`src/rtl/smf_pkg.sv`:
```
`timescale 1ns / 1ps

package smf_pkg;

    localparam int WINDOW_LEN  = 5;
    localparam int CENTRE_IDX  = WINDOW_LEN / 2;
    localparam int FILL_W      = $clog2(WINDOW_LEN + 1);
    localparam int RANK_W      = $clog2(WINDOW_LEN);
    localparam int QUEUE_DEPTH = 2;
    localparam int QPTR_W      = (QUEUE_DEPTH > 1) ? $clog2(QUEUE_DEPTH) : 1;
    localparam int QCNT_W      = $clog2(QUEUE_DEPTH + 1);

    typedef logic signed [31:0] value_t;
    typedef logic        [31:0] stamp_t;
    typedef logic        [31:0] count_t;

    typedef struct packed {
        value_t sample_value;
        stamp_t sample_time;
        logic   end_of_series;
    } sample_t;

    typedef struct packed {
        value_t median_value;
        stamp_t centre_time;
        count_t result_count;
    } result_t;

    // one full window handed from the front to the back
    typedef struct packed {
        value_t [WINDOW_LEN-1:0] values;
        stamp_t                  centre_time;
        count_t                  result_count;
    } job_t;

    // precedes[i][j]: entry j sorts ahead of entry i (ties broken by position)
    typedef logic [WINDOW_LEN-1:0][WINDOW_LEN-1:0] order_t;

endpackage

```
`src/rtl/sliding_median_filter_unit.sv`:
```
`timescale 1ns / 1ps
// channel   direction  handshake            payload
// sample    in         push / full          sample_t (value, time, end of series)
// result    out        empty / pop          result_t (median, centre time, count)
//
// One sample per clock sustained while full stays low; a result reaches the ports
// through the queue entry written at the transfer, the pair-compare stage and
// the rank/select into the result register.
// Reset clears window fill level, result count, queue and pipeline valids.
// A two-entry queue separates the window front from the median pipeline;
// full rises only when that queue is full and the pipeline is stalled by a low pop.

module sliding_median_filter_unit
    import smf_pkg::*;
(
    input  logic    clk,
    input  logic    rst_n,
    input  logic    push,
    output logic    full,
    input  sample_t sample,
    output logic    empty,
    input  logic    pop,
    output result_t result
);

    logic accept;
    logic job_push;
    job_t new_job;
    job_t head_job;
    logic q_empty;
    logic job_pop;

    assign accept = push && !full;

    smf_front u_front (
        .clk      (clk),
        .rst_n    (rst_n),
        .accept   (accept),
        .sample   (sample),
        .job_push (job_push),
        .job      (new_job)
    );

    smf_queue u_queue (
        .clk      (clk),
        .rst_n    (rst_n),
        .push     (job_push),
        .push_job (new_job),
        .pop      (job_pop),
        .full     (full),
        .empty    (q_empty),
        .head     (head_job)
    );

    smf_back u_back (
        .clk       (clk),
        .rst_n     (rst_n),
        .job_valid (!q_empty),
        .job       (head_job),
        .job_pop   (job_pop),
        .pop       (pop),
        .empty     (empty),
        .result    (result)
    );

endmodule

```
`src/rtl/smf_front.sv`:
```
`timescale 1ns / 1ps

module smf_front
    import smf_pkg::*;
(
    input  logic    clk,
    input  logic    rst_n,
    input  logic    accept,
    input  sample_t sample,
    output logic    job_push,
    output job_t    job
);

    value_t [WINDOW_LEN-1:0] value_win_reg, value_win_next;
    stamp_t [WINDOW_LEN-1:0] time_win_reg, time_win_next;
    logic   [FILL_W-1:0]     fill_reg, fill_next;
    count_t                  count_reg, count_next;
    count_t                  count_inc;
    logic                    window_full;
    logic                    window_ready;

    // window shifts on every accepted sample; newest entry sits at the top index
    always_comb
    begin
        for (int i = 0; i < WINDOW_LEN - 1; i++)
        begin
            value_win_next[i] = value_win_reg[i+1];
            time_win_next[i]  = time_win_reg[i+1];
        end
        value_win_next[WINDOW_LEN-1] = sample.sample_value;
        time_win_next[WINDOW_LEN-1]  = sample.sample_time;
    end

    // the window is complete once this transfer lands in it
    assign window_full  = (fill_reg == FILL_W'(WINDOW_LEN));
    assign window_ready = (fill_reg >= FILL_W'(WINDOW_LEN - 1));
    assign count_inc    = count_reg + 32'd1;
    assign job_push     = accept && window_ready;

    always_comb
    begin
        fill_next  = fill_reg;
        count_next = count_reg;
        if (accept)
        begin
            if (!window_full)
                fill_next = fill_reg + FILL_W'(1);
            if (window_ready)
                count_next = count_inc;
            // flagged sample still yields its result, then the series clears
            if (sample.end_of_series)
            begin
                fill_next  = '0;
                count_next = '0;
            end
        end
    end

    assign job.values       = value_win_next;
    assign job.centre_time  = time_win_next[CENTRE_IDX];
    assign job.result_count = count_inc;

    always_ff @(posedge clk or negedge rst_n)
    begin
        if (!rst_n)
        begin
            fill_reg  <= '0;
            count_reg <= '0;
        end
        else
        begin
            fill_reg  <= fill_next;
            count_reg <= count_next;
        end
    end

    always_ff @(posedge clk)
    begin
        if (accept)
        begin
            value_win_reg <= value_win_next;
            time_win_reg  <= time_win_next;
        end
    end

    a_fill_bound: assert property (@(posedge clk) disable iff (!rst_n)
        fill_reg <= FILL_W'(WINDOW_LEN))
        else $error("window fill level beyond window length");

    a_eos_clears: assert property (@(posedge clk) disable iff (!rst_n)
        accept && sample.end_of_series |=> fill_reg == '0 && count_reg == '0)
        else $error("end of series did not clear the window");

endmodule

```
`src/rtl/smf_queue.sv`:
```
`timescale 1ns / 1ps

module smf_queue
    import smf_pkg::*;
(
    input  logic clk,
    input  logic rst_n,
    input  logic push,
    input  job_t push_job,
    input  logic pop,
    output logic full,
    output logic empty,
    output job_t head
);

    job_t              mem_reg [QUEUE_DEPTH];
    logic [QPTR_W-1:0] wr_ptr_reg, wr_ptr_next;
    logic [QPTR_W-1:0] rd_ptr_reg, rd_ptr_next;
    logic [QCNT_W-1:0] cnt_reg, cnt_next;
    logic              do_push, do_pop;

    assign full    = (cnt_reg == QCNT_W'(QUEUE_DEPTH));
    assign empty   = (cnt_reg == '0);
    assign do_push = push && !full;
    assign do_pop  = pop && !empty;
    assign head    = mem_reg[rd_ptr_reg];

    always_comb
    begin
        wr_ptr_next = wr_ptr_reg;
        rd_ptr_next = rd_ptr_reg;
        cnt_next    = cnt_reg;
        if (do_push)
            wr_ptr_next = (wr_ptr_reg == QPTR_W'(QUEUE_DEPTH - 1)) ? '0
                                                                   : wr_ptr_reg + QPTR_W'(1);
        if (do_pop)
            rd_ptr_next = (rd_ptr_reg == QPTR_W'(QUEUE_DEPTH - 1)) ? '0
                                                                   : rd_ptr_reg + QPTR_W'(1);
        if (do_push && !do_pop)
            cnt_next = cnt_reg + QCNT_W'(1);
        else if (do_pop && !do_push)
            cnt_next = cnt_reg - QCNT_W'(1);
    end

    always_ff @(posedge clk or negedge rst_n)
    begin
        if (!rst_n)
        begin
            wr_ptr_reg <= '0;
            rd_ptr_reg <= '0;
            cnt_reg    <= '0;
        end
        else
        begin
            wr_ptr_reg <= wr_ptr_next;
            rd_ptr_reg <= rd_ptr_next;
            cnt_reg    <= cnt_next;
        end
    end

    always_ff @(posedge clk)
    begin
        if (do_push)
            mem_reg[wr_ptr_reg] <= push_job;
    end

    a_cnt_bound: assert property (@(posedge clk) disable iff (!rst_n)
        cnt_reg <= QCNT_W'(QUEUE_DEPTH))
        else $error("queue occupancy beyond depth");

    a_no_overflow: assert property (@(posedge clk) disable iff (!rst_n)
        push |-> !full)
        else $error("transfer pushed into a full queue");

endmodule

```
`src/rtl/smf_back.sv`:
```
`timescale 1ns / 1ps

module smf_back
    import smf_pkg::*;
(
    input  logic    clk,
    input  logic    rst_n,
    input  logic    job_valid,
    input  job_t    job,
    output logic    job_pop,
    input  logic    pop,
    output logic    empty,
    output result_t result
);

    // stage 1: pairwise order matrix
    logic                    s1_valid_reg;
    value_t [WINDOW_LEN-1:0] s1_values_reg;
    order_t                  s1_order_reg, s1_order_next;
    stamp_t                  s1_time_reg;
    count_t                  s1_count_reg;

    // stage 2: result register
    logic    out_valid_reg;
    result_t out_reg, out_next;

    logic                  out_load, s1_load;
    logic [WINDOW_LEN-1:0] sel;
    logic [RANK_W-1:0]     rank [WINDOW_LEN];
    value_t                median;

    assign out_load = s1_valid_reg && (!out_valid_reg || pop);
    assign s1_load  = !s1_valid_reg || out_load;
    assign job_pop  = job_valid && s1_load;

    always_comb
    begin
        for (int i = 0; i < WINDOW_LEN; i++)
        begin
            for (int j = 0; j < WINDOW_LEN; j++)
            begin
                if (j == i)
                    s1_order_next[i][j] = 1'b0;
                else if (j < i)
                    s1_order_next[i][j] = (job.values[j] <= job.values[i]);
                else
                    s1_order_next[i][j] = (job.values[j] < job.values[i]);
            end
        end
    end

    // rank of each entry; exactly one entry holds the centre rank
    always_comb
    begin
        median = '0;
        for (int i = 0; i < WINDOW_LEN; i++)
        begin
            rank[i] = '0;
            for (int j = 0; j < WINDOW_LEN; j++)
                rank[i] = rank[i] + RANK_W'(s1_order_reg[i][j]);
            sel[i] = (rank[i] == RANK_W'(CENTRE_IDX));
            if (sel[i])
                median = median | s1_values_reg[i];
        end
    end

    always_comb
    begin
        out_next.median_value = median;
        out_next.centre_time  = s1_time_reg;
        out_next.result_count = s1_count_reg;
    end

    always_ff @(posedge clk or negedge rst_n)
    begin
        if (!rst_n)
        begin
            s1_valid_reg  <= 1'b0;
            out_valid_reg <= 1'b0;
        end
        else
        begin
            if (s1_load)
                s1_valid_reg <= job_valid;
            if (out_load)
                out_valid_reg <= 1'b1;
            else if (pop)
                out_valid_reg <= 1'b0;
        end
    end

    always_ff @(posedge clk)
    begin
        if (job_pop)
        begin
            s1_values_reg <= job.values;
            s1_order_reg  <= s1_order_next;
            s1_time_reg   <= job.centre_time;
            s1_count_reg  <= job.result_count;
        end
        if (out_load)
            out_reg <= out_next;
    end

    assign empty  = !out_valid_reg;
    assign result = out_reg;

    a_one_median: assert property (@(posedge clk) disable iff (!rst_n)
        s1_valid_reg |-> $onehot(sel))
        else $error("median select is not one-hot");

    a_result_held: assert property (@(posedge clk) disable iff (!rst_n)
        out_valid_reg && !pop |=> out_valid_reg && $stable(out_reg))
        else $error("waiting result changed before transfer");

endmodule

```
++++++
Task directions >> Copy each line in the data that holds the word "localparam".

Response box >>
    localparam int WINDOW_LEN  = 5;
    localparam int CENTRE_IDX  = WINDOW_LEN / 2;
    localparam int FILL_W      = $clog2(WINDOW_LEN + 1);
    localparam int RANK_W      = $clog2(WINDOW_LEN);
    localparam int QUEUE_DEPTH = 2;
    localparam int QPTR_W      = (QUEUE_DEPTH > 1) ? $clog2(QUEUE_DEPTH) : 1;
    localparam int QCNT_W      = $clog2(QUEUE_DEPTH + 1);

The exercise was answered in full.